On December 16, the Astros' roster sported limited options at the First Base and Designated hitter positions. The incumbent at First appeared to be Brett Wallace, who had recently struggled to recreate his minor league success when given an opportunity in the majors. No clear front-runner for DH existed, and the popular names included J.D. Martinez, Justin Maxwell, and 1B Nate Freiman, who had just been acquired ten days earlier during the 2013 Rule V draft.
On December 17, the Astros made what has been their only noteworthy free agent acquisition when they signed 34-year-old Carlos Pena to a one-year, $2.9 million contract that also included up to $1.4 million in incentives, presumably based on plate appearances and performance. Pena's signing crushed the hopes of backward-looking Astros' fans who shouted from the top of the JPMorgan Chase tower that Lance Berkman needed to stage a glorious comeback with the Bayou Bombers in 2013.
The 1B/DH position became even more convoluted when the Astros added Chris Carter in a trade with Oakland in February, but Pena still figures to be a prominent lineup presence this season.
The 2012 Season
Getting the obvious out of the way, Pena did not have a very good season last year. Though he played in all but two of the Tampa Bay Rays' games, his offensive output fell short of his typical performances. He slugged only 19 home runs and drove in 61 runs despite hitting in the middle of the lineup for most of the season. Among 143 qualified hitters in the majors, Pena's .197 batting average ranked him...143rd. By WAR, Pena only offered 0.9 wins more than the average replacement player. He struck out in one out of every three plate appearances, which was good (or bad) for 4th-worst in the majors.

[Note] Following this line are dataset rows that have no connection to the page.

This design comes from an exercise in tuning for small area on the open sky130 flow, not from production work.
RTL that was checked went through simulation tests only; none was proved equivalent to the original.
Power and IR drop assume default switching activity.

// npu
module npu (
    input  logic        clk,
    input  logic        rst_ni,
    input  logic        ena,
    input  logic        wea,
    input  logic [15:0] addra,
    input  logic [31:0] dina,
    output logic [31:0] douta
);
Size: about 2,400 cells after synthesis, roughly 380 flip-flops, ~84 I/O pins, roughly 30,000 um2 of cells after synthesis.
Settings: LEC_CHECK=0, CAP_MARGIN=20, CORE_MARGIN=2, CORE_UTILIZATION=45, CTS_BUF_LIST=sky130_fd_sc_hd__clkbuf_16, CTS_CLUSTER_DIAMETER=100, CTS_CLUSTER_SIZE=24, PLACE_DENSITY=0.6, SLEW_MARGIN=20, SYNTH_HIERARCHICAL=1; clock period 12.0 ns.
run.sh (not shown) runs the stock make flow with config.mk's settings and CLKGATE_MAP_FILE= SYNTH_SCRIPT=/design/flow/synth_recipe.tcl, a recipe that flattens the netlist after the stock synthesis.
Change:
--- a/flow/design.v
+++ b/flow/design.v
@@ -701,23 +701,25 @@
                 conv_w[(i*3+1)*8 +: 8] <= conv_w[(i*3)*8 +: 8];
                 conv_w[(i*3)*8 +: 8]   <= dina[i*8 +: 8];
             end
         if (rst || ctl_n[3]) img_zero <= 3'b111;
         else if (ld_img)     img_zero <= {img_zero[1:0], 1'b0};
         if (rst || ctl_n[4]) w_zero <= 3'b111;
         else if (ld_w)       w_zero <= {w_zero[1:0], 1'b0};
         img_shifted <= ld_img;
         w_shifted   <= ld_w;
         live01      <= ~(img_zero[1:0] | w_zero[1:0]);
     end
-    wire take = (state == S_CONV1_LD || state == S_CONV2_LD) && host_trigger && !host_next_state;
+    logic take;
+    always_ff @(posedge clk)
+        take <= (state_n == S_CONV1_LD || state_n == S_CONV2_LD) && ctl_n[0] && !ctl_n[1];
     logic [19:0] dot_r;
     conv_dp u_dot (.di(img), .dw(conv_w), .fi(img_zero), .fw(w_zero), .live(live01),
                    .shi(img_shifted), .shw(w_shifted), .ph2(take), .x(conv_x), .r(dot_r));
     wire [19:0] conv_val = conv_x;
     always_ff @(posedge clk) begin
         conv_x <= dot_r;
         if (take) conv_zero <= ~pe_ready;
         if (rst)
             result_reg <= 20'd0;
         else if (state == S_CONV1_CAL)
             result_reg <= (conv_zero || conv_val[19]) ? 20'd0 : conv_val;
Effect: Global-route usage stays flat. Total power grows slightly. Synthesized area stays flat. Clock power grows by a few percent. Worst setup slack improves by 0.39 ns. Cell count shrinks slightly. Critical path depth shrinks by 2. Wire length shrinks slightly. Clock skew grows by 0.0086 ns.

* * *

Setup of P:
Another version of the RTL of npu (not shown whole).
Size: roughly 380 flip-flops, ~84 I/O pins, ~0.027 mm^2 of cells after synthesis.
export LEC_CHECK = 0
export CAP_MARGIN = 20
export CORE_MARGIN = 2
export CORE_UTILIZATION = 60
export CTS_BUF_LIST = sky130_fd_sc_hd__clkbuf_8
export CTS_CLUSTER_DIAMETER = 80
export CTS_CLUSTER_SIZE = 16
export GPL_TIMING_DRIVEN = 0
export PLACE_DENSITY = 0.75
export SLEW_MARGIN = 20
export SYNTH_HIERARCHICAL = 1
create_clock -name core_clock -period 12.0 [get_ports {clk}]
standard.sh (not shown) runs the stock make flow with config.mk's settings and CLKGATE_MAP_FILE= SYNTH_SCRIPT=/design/flow/synth_recipe.tcl, a recipe that flattens the netlist after the stock synthesis.
==> flow/flow/run.sh <==
#!/bin/bash
# The standard ORFS layout (standard.sh), with different buffering:
#  - each port gets a sky130_fd_sc_hd__buf_1 buffer instead of buffer_ports' default cell;
#  - the constant-1 inputs of the adder cells share one tie cell per module (no tie fanout repair).
# repair_design, CTS and repair_timing run as in the standard flow.
set -euo pipefail
cp config.mk flow_config.mk
cat >> flow_config.mk <<'CFG'
export BUFFER_PORTS_ARGS = -buffer_cell sky130_fd_sc_hd__buf_1
export REMOVE_ABC_BUFFERS = 1
export SKIP_REPAIR_TIE_FANOUT = 1
CFG
sed "s#DESIGN_CONFIG=[^ ]*#DESIGN_CONFIG=$PWD/flow_config.mk#" standard.sh > flow_standard.sh
bash flow_standard.sh > flow_standard.log 2>&1
Relative to P, the following input files were edited for Q:
--- a/flow/design.v
+++ b/flow/design.v
@@ -290,24 +290,34 @@
     input  logic [71:0] di,
     input  logic [71:0] dw,
     input  logic [2:0]  fi,
     input  logic [2:0]  fw,
     input  logic [1:0]  live,
     input  logic        shi,
     input  logic        shw,
     input  logic        ph2,
+    input  logic [19:0] x,
+    output logic [19:0] xr,
     input  logic [27:0] lr0, lr1, lr2,
+    output logic [7:0]  u0, v0, u1, v1, u2, v2,
     output logic [19:0] r
 );
   wire [2:0] lc = ~(fi | fw);    
+  assign u0 = ph2 ? (live[1] ? (shi ? di[23:16] : di[15:8]) : 8'd0) : (lc[2] ? di[23:16] : 8'd0);
+  assign v0 = (ph2 && !shw) ? dw[15:8] : dw[23:16];
+  assign u1 = ph2 ? (live[1] ? (shi ? di[47:40] : di[39:32]) : 8'd0) : (lc[2] ? di[47:40] : 8'd0);
+  assign v1 = (ph2 && !shw) ? dw[39:32] : dw[47:40];
+  assign u2 = ph2 ? (live[0] ? (shi ? di[63:56] : di[55:48]) : 8'd0) : (lc[1] ? di[63:56] : 8'd0);
+  assign v2 = (ph2 && !shw) ? dw[55:48] : dw[63:56];
   wire [7:0] u3 = ph2 ? (live[0] ? (shi ? di[39:32] : di[31:24]) : 8'd0) : (lc[0] ? di[7:0] : 8'd0);
   wire [7:0] v3 = ph2 ? (shw ? dw[39:32] : dw[31:24]) : dw[7:0];
   wire [7:0] u4 = (!ph2 && lc[2]) ? di[71:64] : 8'd0;
   wire [7:0] v4 = dw[71:64];
+  assign xr = ph2 ? x : 20'd918016;
   wire [63:0] p3, p4;
   pp8 u_pp3 (.un(~u3), .vn(~v3), .p(p3));
   pp8 u_pp4 (.un(~u4), .vn(~v4), .p(p4));
   wire d_s1, d_c2, d_s3, d_c4, d_s5, d_c6, d_s7, d_c8, d_s9, d_c10, d_s11, d_c12;
   wire d_s13, d_c14, d_s15, d_c16, d_s17, d_c18, d_s19, d_c20, d_s21, d_c22, d_s23, d_c24;
   wire d_s25, d_c26, d_s27, d_c28, d_s29, d_c30, d_s31, d_c32, d_s33, d_c34, d_s35, d_c36;
   wire d_s37, d_c38, d_s39, d_c40, d_s41, d_c42, d_s43, d_c44, d_s45, d_c46, d_s47, d_c48;
   wire d_s49, d_c50, d_s51, d_c52, d_s53, d_c54, d_s55, d_c56, d_s57, d_c58, d_s59, d_c60;
@@ -660,33 +670,24 @@
         img_shifted <= ld_img;
         w_shifted   <= ld_w;
         live01      <= ~(img_zero[1:0] | w_zero[1:0]);
     end
     logic take;
     always_ff @(posedge clk)
         take <= (state_n == S_CONV1_LD || state_n == S_CONV2_LD) && ctl_n[0] && !ctl_n[1];
     logic [19:0] dot_r;
+    logic [7:0]  cu [0:2], cv [0:2];      
     logic [27:0] lrow [0:2];              
+    logic [19:0] conv_xr;                 
     conv_dp u_dot (.di(img), .dw(conv_w), .fi(img_zero), .fw(w_zero), .live(live01),
-                   .shi(img_shifted), .shw(w_shifted), .ph2(take),
-                   .lr0(lrow[0]), .lr1(lrow[1]), .lr2(lrow[2]), .r(dot_r));
-    localparam logic [19:0] CONV_K1 = 20'd918016;
-    wire [2:0] col_live = ~(img_zero | w_zero);
-    logic [7:0] cu [0:2], cv [0:2];
-    assign cu[0] = take ? (live01[1] ? (img_shifted ? img[2*8 +: 8] : img[1*8 +: 8]) : 8'd0)
-                        : (col_live[2] ? img[2*8 +: 8] : 8'd0);
-    assign cv[0] = (take && !w_shifted) ? conv_w[1*8 +: 8] : conv_w[2*8 +: 8];
-    assign cu[1] = take ? (live01[1] ? (img_shifted ? img[5*8 +: 8] : img[4*8 +: 8]) : 8'd0)
-                        : (col_live[2] ? img[5*8 +: 8] : 8'd0);
-    assign cv[1] = (take && !w_shifted) ? conv_w[4*8 +: 8] : conv_w[5*8 +: 8];
-    assign cu[2] = take ? (live01[0] ? (img_shifted ? img[7*8 +: 8] : img[6*8 +: 8]) : 8'd0)
-                        : (col_live[1] ? img[7*8 +: 8] : 8'd0);
-    assign cv[2] = (take && !w_shifted) ? conv_w[6*8 +: 8] : conv_w[7*8 +: 8];
-    wire [19:0] conv_xr = take ? conv_x : CONV_K1;
+                   .shi(img_shifted), .shw(w_shifted), .ph2(take), .x(conv_x), .xr(conv_xr),
+                   .lr0(lrow[0]), .lr1(lrow[1]), .lr2(lrow[2]),
+                   .u0(cu[0]), .v0(cv[0]), .u1(cu[1]), .v1(cv[1]), .u2(cu[2]), .v2(cv[2]),
+                   .r(dot_r));
     wire [19:0] conv_val = conv_x;
     always_ff @(posedge clk) begin
         conv_x <= dot_r;
         if (take) conv_zero <= ~pe_ready;
         if (rst)
             result_reg <= 20'd0;
         else if (state == S_CONV1_CAL)
             result_reg <= (conv_zero || conv_val[19]) ? 20'd0 : conv_val;
### Flow results
Number of global-route vias before repair: higher on P
Per the comparison of Q with P, fill cell instance count of the final layout saw an increase; clock-cell share of area saw a decrease; H-tree level count saw a decrease; fraction of synthesized area in multiplexers saw an increase.
P has higher clock-buffer cell count than Q.
Delta (Q minus P): share of the core filled with cells shows a reduction of 0.84 points; all-layer global routing usage went down.
Function was not checked in any run of this note: the RTL went through the layout flow alone.

==> port drivers added, routing unchanged <==
The results above use ideal ports. As a check the final layouts listed here were re-extracted and re-timed, cells and wires unchanged.
Step 1 (the two cells are an assumption about what drives the block):
set clk [get_ports {clk}]
set_driving_cell -lib_cell sky130_fd_sc_hd__clkbuf_16 $clk
set_driving_cell -lib_cell sky130_fd_sc_hd__buf_2 [delete_from_list [all_inputs] $clk]
Step 2 also shifts input and output timing later by t, the mid clock arrival at the registers, as if the neighbouring blocks saw the same clock.
Slacks: no drivers / after step 1 / after step 2; pairs: no drivers / after step 1.
run	t (ns)	slack for setup (ns)	worst hold slack (ns)
the first run of note 1	0.641	1.138 / 1.138 / 1.138	0.423 / 0.423 / 0.423
the second run of note 1	0.658	1.529 / 1.529 / 1.529	0.451 / 0.451 / 0.451
P	0.657	0.387 / 0.387 / 0.387	0.438 / 0.438 / 0.438
Q	0.713	0.484 / 0.484 / 0.484	0.453 / 0.453 / 0.453
After both steps setup and hold are still met in every run listed.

On the "good news" front though, only four batters walked at a higher rate than Pena, giving him an On Base Percentage higher than all except for four of the 2012 Astros. That matters, as it put him in position to score 72 Runs in 2012 despite his strikeouts. His Batting Average on Balls in Play (percentage of balls he puts into the field of play that are NOT turned into outs) was well below his career average, indicating that his struggles were compounded by old-fashioned bad luck.
The 2013 Season
In baseball, intangibles matter. And Pena has intangibles in spades. Without Pena, the Astros' presumed 25-man roster will have an average age of about 23 or 24 years old. Most of these young men will be in their first or second year in the major leagues. Think back to your first job, or if you are still in school, your freshman year. you were surrounded by people who instructed you on the proper way to work, behave, dress, and talk in your new environment, or by those who showed you how by example. Imagine that situation, only without those individuals to guide and form you just by proximity to their experience and professionalism (or lack of).

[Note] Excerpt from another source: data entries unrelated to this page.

From an optimization exercise on the open Yosys and OpenROAD flow, aimed at small area and a short achievable clock period; shortcuts taken in it are not production practice.
Only simulation tests tie the RTL to the original design; equivalence was not proved.

## metronome_top
module metronome_top #(
	parameter BTN_WAIT_WIDTH	= 10,	 
	parameter BTN_HOLD_WIDTH	= 12,	 
	parameter LED_HOLD_WIDTH	= 8,	 
	parameter LIFE_LED_WIDTH	= 10,	 
	parameter SSI_TIMER_WIDTH	= 6		 
)(
	input 			i_clk,
	input 			i_reset,
	input 			i_uart_rx,
	input	[3:0]	i_control_btns,
	output	[3:0]	o_led_n,
	output reg [6:0] o_ssi_segments,
	output reg [3:0] o_ssi_code
);
Size: ~22 I/O pins, ~0.011 sq mm of cells after synthesis.
Settings: LEC_CHECK=0, ABC_AREA=1, CAP_MARGIN=20, CORE_MARGIN=2, CORE_UTILIZATION=70, CTS_BUF_LIST=sky130_fd_sc_hd__clkbuf_16, CTS_CLUSTER_DIAMETER=80, CTS_CLUSTER_SIZE=22, SLEW_MARGIN=20, BUFFER_PORTS_ARGS=-buffer_cell sky130_fd_sc_hd__buf_2; clock period 140.0 ns.
standard.sh (not shown) runs the stock make flow with config.mk's settings and CLKGATE_MAP_FILE= SYNTH_SCRIPT=/design/flow/synth_recipe.tcl, a recipe that flattens the netlist after the stock synthesis.
==> flow/flow/run.sh <==
#!/bin/bash
# The standard layout, with two changes:
#  - after the standard synthesis, the combinational logic is re-mapped by
#    flow/reopt.tcl with the ABC script flow/reopt.abc (flip-flops, adder
#    cells and their instance names are kept as they are);
#  - the port buffers are sky130_fd_sc_hd__buf_2.
set -euo pipefail
here=$(pwd)
echo 'export BUFFER_PORTS_ARGS = -buffer_cell sky130_fd_sc_hd__buf_2' >> config.mk
bash standard.sh synth > standard_synth.log 2>&1
res=$here/orfs/results/sky130hd/metronome_top/base
cp $res/1_2_yosys.v $here/standard_synth_netlist.v
REOPT_LIB=$FLOW_HOME/platforms/sky130hd/lib/sky130_fd_sc_hd__tt_025C_1v80.lib \
REOPT_IN=$here/standard_synth_netlist.v \
REOPT_TOP=$FLOW_TOP \
REOPT_ABC=$here/flow/reopt.abc \
REOPT_OUT=$res/1_2_yosys.v \
	yosys -c flow/reopt.tcl > reopt.log 2>&1
rm -f $res/1_synth.odb $res/1_synth.sdc
bash standard.sh finish > standard_finish.log 2>&1
Other scripts of this flow, unchanged in this note and not shown: flow/flow/reopt.abc, flow/flow/reopt.tcl
Edit:
--- a/flow/config.mk
+++ b/flow/config.mk
@@ -9,5 +9,5 @@
 export CAP_MARGIN = 20
 export CORE_MARGIN = 2
-export CORE_UTILIZATION = 70
+export CORE_UTILIZATION = 60
 export CTS_BUF_LIST = sky130_fd_sc_hd__clkbuf_16
 export CTS_CLUSTER_DIAMETER = 80
After rerunning:
- utilization shrinks by 11 points
- worst setup slack is worse by 0.0040 ns
- via count falls by 2.8%
- wire length climbs by 1.0%
- maximum frequency stays flat

* * *

Setup of run 1:
Starting RTL as in the previous note.
==> flow/design.v (excerpt) <==
module metronome_top #(
	parameter BTN_WAIT_WIDTH	= 10,	 
	parameter BTN_HOLD_WIDTH	= 12,	 
	parameter LED_HOLD_WIDTH	= 8,	 
	parameter LIFE_LED_WIDTH	= 10,	 
	parameter SSI_TIMER_WIDTH	= 6		 
)(
	input 			i_clk,
	input 			i_reset,
	input 			i_uart_rx,
	input	[3:0]	i_control_btns,
	output	[3:0]	o_led_n,
	output reg [6:0] o_ssi_segments,
	output reg [3:0] o_ssi_code
);
Settings: LEC_CHECK=0, ABC_AREA=1, CAP_MARGIN=20, CORE_MARGIN=2, CORE_UTILIZATION=70, CTS_BUF_LIST=sky130_fd_sc_hd__clkbuf_8, CTS_CLUSTER_DIAMETER=60, CTS_CLUSTER_SIZE=15, SLEW_MARGIN=20, BUFFER_PORTS_ARGS=-buffer_cell sky130_fd_sc_hd__buf_1; clock period 140.0 ns.
==> flow/flow/run.sh <==
#!/bin/bash
# The standard layout, with two changes:
#  - after the standard synthesis, the combinational logic is re-mapped by
#    flow/reopt.tcl with the ABC script flow/reopt.abc (flip-flops, adder
#    cells and their instance names are kept as they are);
#  - the port buffers are sky130_fd_sc_hd__buf_1.
set -euo pipefail
here=$(pwd)
echo 'export BUFFER_PORTS_ARGS = -buffer_cell sky130_fd_sc_hd__buf_1' >> config.mk
bash standard.sh synth > standard_synth.log 2>&1
res=$here/orfs/results/sky130hd/metronome_top/base
cp $res/1_2_yosys.v $here/standard_synth_netlist.v
REOPT_LIB=$FLOW_HOME/platforms/sky130hd/lib/sky130_fd_sc_hd__tt_025C_1v80.lib \
REOPT_IN=$here/standard_synth_netlist.v \
REOPT_TOP=$FLOW_TOP \
REOPT_ABC=$here/flow/reopt.abc \
REOPT_OUT=$res/1_2_yosys.v \
	yosys -c flow/reopt.tcl > reopt.log 2>&1
rm -f $res/1_synth.odb $res/1_synth.sdc
bash standard.sh finish > standard_finish.log 2>&1
Other scripts of this flow, unchanged in this note and not shown: flow/flow/reopt.abc, flow/flow/reopt.tcl
> inputs changed (run 1 -> run 2)
- BUFFER_PORTS_ARGS changed from -buffer_cell sky130_fd_sc_hd__buf_1 to -buffer_cell sky130_fd_sc_hd__buf_2
- CORE_UTILIZATION changed from 70 to 60
--- a/flow/flow/run.sh
+++ b/flow/flow/run.sh
@@ -4,8 +4,8 @@
 #    flow/reopt.tcl with the ABC script flow/reopt.abc (flip-flops, adder
 #    cells and their instance names are kept as they are);
-#  - the port buffers are sky130_fd_sc_hd__buf_1.
+#  - the port buffers are sky130_fd_sc_hd__buf_2.
 set -euo pipefail
 here=$(pwd)
-echo 'export BUFFER_PORTS_ARGS = -buffer_cell sky130_fd_sc_hd__buf_1' >> config.mk
+echo 'export BUFFER_PORTS_ARGS = -buffer_cell sky130_fd_sc_hd__buf_2' >> config.mk
 bash standard.sh synth > standard_synth.log 2>&1
 res=$here/orfs/results/sky130hd/metronome_top/base
## What came out
- The area share of buffers outside the clock network of run 2 is higher than that of run 1.
- Summary: with run 1 as the reference, core area in run 2 moved up by more than 10%.
- Run 2 vs run 1: layout overhead on the synthesized area up in run 2
- Run 2 finished all stages; the layout is clean.
- Run 1 did not stop at any stage, and its layout met the timing, DRC and antenna checks.
- Compared with run 1, total routed wirelength in run 2 increased slightly.
- Re sequential share of layout area: run 2 and run 1 aren't equal, and the higher value belongs to run 1.
- The number of fill cells in run 2 is 1.3 times that in run 1.
Changes in run 3 relative to run 2:
- changing CORE_UTILIZATION from 60 to 70
==> results.txt <==
- For filler cell count in the final layout, dividing the value from run 2 by the value from run 3 gives 1.4.
- As far as total negative slack for setup checks is concerned, run 2 and run 3 perform about the same.
- Global-route usage for run 3 is higher than for run 2.
- Number of nets in the layout: run 2 vs run 3, no meaningful difference
- Compared with run 2, run 3 shows fraction of area in clock buffers and inverters lower by 0.34 points.
- Run 2 → run 3: logic depth of the worst path, buffers included shows no meaningful change, setup slack shows an increase of 15 ps.
- For run 3, the beginning of the critical path was life_led_n$_DFF_PP1_, unlike run 2, where it was led_9999_n$_DFF_PP1_.
Setup changes, run 3 to run 4
- changing CTS_BUF_LIST from sky130_fd_sc_hd__clkbuf_8 to sky130_fd_sc_hd__clkbuf_4 sky130_fd_sc_hd__clkbuf_8
- changing CTS_CLUSTER_DIAMETER from 60 to 40
- changing CTS_CLUSTER_SIZE from 15 to 10
Run 4 reached the final stage; the timing, DRC and antenna checks on its layout passed. On highest attainable clock frequency, run 4 tracks run 3 almost exactly. Relative area change from synthesis to final layout on run 4 is up relative to run 3. In terms of share of the cycle needed by the critical path after routing, run 3 and run 4 differ only marginally. The worst path arrival time of run 4 exceeds that of run 3 by 20 ps. Diff run 3 -> run 4: post-layout instance area has increased, mean number of vias per cell moved up, setup TNS after final layout closely matched the old numbers.
Here is what was changed in the inputs of run 5 compared with run 4.
- a change of CTS_CLUSTER_SIZE from 10 to 15
- a change of CORE_UTILIZATION from 70 to 80
- a change of CTS_CLUSTER_DIAMETER from 40 to 60
- a change of CTS_BUF_LIST from sky130_fd_sc_hd__clkbuf_4 sky130_fd_sc_hd__clkbuf_8 to sky130_fd_sc_hd__clkbuf_8
==> comparison <==
Run 5 went all the way through synthesis, placement and routing and the layout is clean on timing, DRC and antenna. Comparing run 5 and run 4, the lower worst setup slack is on run 5. Delta (run 5 minus run 4): height of the chip lower; met2 demand-to-capacity share in global routing higher; number of flip-flops and latches roughly the same; count of clock-buffer cells in the layout lower.
Input changes introduced in run 6 (baseline for comparison: run 5):
- swapping 80 for 70 in CORE_UTILIZATION
- swapping 15 for 18 in CTS_CLUSTER_SIZE
- swapping 60 for 70 in CTS_CLUSTER_DIAMETER
[summary]
Run 6 reached the final stage; the timing, DRC and antenna checks on its layout passed. Met3 routed wirelength (higher): run 5. Compared with run 5, in run 6 maximum achievable frequency ~0 delta, smallest setup slack after layout +5.0 ps, fraction of layout cells with a size suffix above 1 ~0 delta, met3 track demand over resource -2.2 points, first-pass GRT wire length -8.4%. For the global-route usage, run 6 came in 6.4 points lower than run 5 did. Looking at run 5 and run 6, the fraction of area in registers is a wash.

-- static timing again, ports no longer ideal --
The flow's constraints put no driver on any port. The routed layouts listed below were extracted and timed again, unchanged, in two steps.
Step 1, drivers: a clkbuf_16 drives i_clk and a buf_2 each remaining input, both assumed.
Step 2, shift: input delay + t, output delay - t, t = (earliest + latest rising clock arrival at the registers) / 2. This alone moves slack from input paths to output paths.
Slacks: ideal ports / drivers / drivers and shift; pairs: ideal ports / drivers.
| run | t, ns | slack for setup (ns) | worst register clock-pin slew, ns | worst data-port slew with drivers (ns) |
|---|---|---|---|---|
| the first run of note 1 | 0.518 | 110.861 / 110.818 / 110.891 | 0.09 / 0.09 | 0.03 |
| the second run of note 1 | 0.522 | 110.857 / 110.811 / 110.884 | 0.09 / 0.09 | 0.03 |
| run 1 | 0.564 | 110.768 / 110.729 / 110.889 | 0.11 / 0.11 | 0.03 |
| run 2 | 0.555 | 110.823 / 110.782 / 110.898 | 0.10 / 0.10 | 0.03 |
| run 3 | 0.536 | 110.838 / 110.800 / 110.896 | 0.10 / 0.10 | 0.03 |
| run 4 | 0.558 | 110.819 / 110.780 / 110.884 | 0.07 / 0.07 | 0.03 |
| run 5 | 0.550 | 110.814 / 110.780 / 110.904 | 0.10 / 0.10 | 0.04 |
| run 6 | 0.550 | 110.819 / 110.781 / 110.904 | 0.11 / 0.11 | 0.03 |
After both steps every run listed still meets setup and hold. The worst setup slack also covers recovery checks on asynchronous resets.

By all reports, Carlos Pena is one of the most well-respected and well-liked major league ballplayers still active . He's a hard worker with a great attitude, and he knows how to work, behave, dress, and talk as a major leaguer. His influence alone could bring the Astros to a level of maturity and professionalism that simply can't be achieved by listening to coaches or by trying to figure things out on their own.
On a professional sports team though, intangibles are not enough to keep one's job. Pena will have to perform at the plate and possibly in the field as well. As it stands, it's hard to envision a situation where Pena is not in the lineup every day at DH or 1B. By scouting and by advanced metrics, Pena is an excellent fielder which will prevent him from being limited to the DH position.
As noted above, Pena's performance in 2012 is somewhat of an aberration compared to his season performance. It's easy to dismiss his output as the onset of a decline, but at only 34 years of age, Pena is still within a reasonable window for peak performance at the plate. Couple his history of success with his stellar on base skills, good power, and a BABIP that is closer to his career averages, and it is easy to visualize a scenario where Pena is the most productive Astros' hitter in 2013.
Batting Average isn't everything. In fact, it is closer to the truth to say that Batting Average is nothing. Were I to offer you a player with a .340 On Base Percentage, 24 Home Runs, and 75 RBI as the 1B/DH of the 2013 Houston Astros, most fans would be giddy. But people have trouble looking past that Batting Average, and this has prevented Pena from getting off on the right foot with the Houston faithful. Forget the Average. Carlos Pena will be the most productive hitter for the 2013 Houston Astros. Unless he is traded at mid-season for good prospects. Which is just fine also.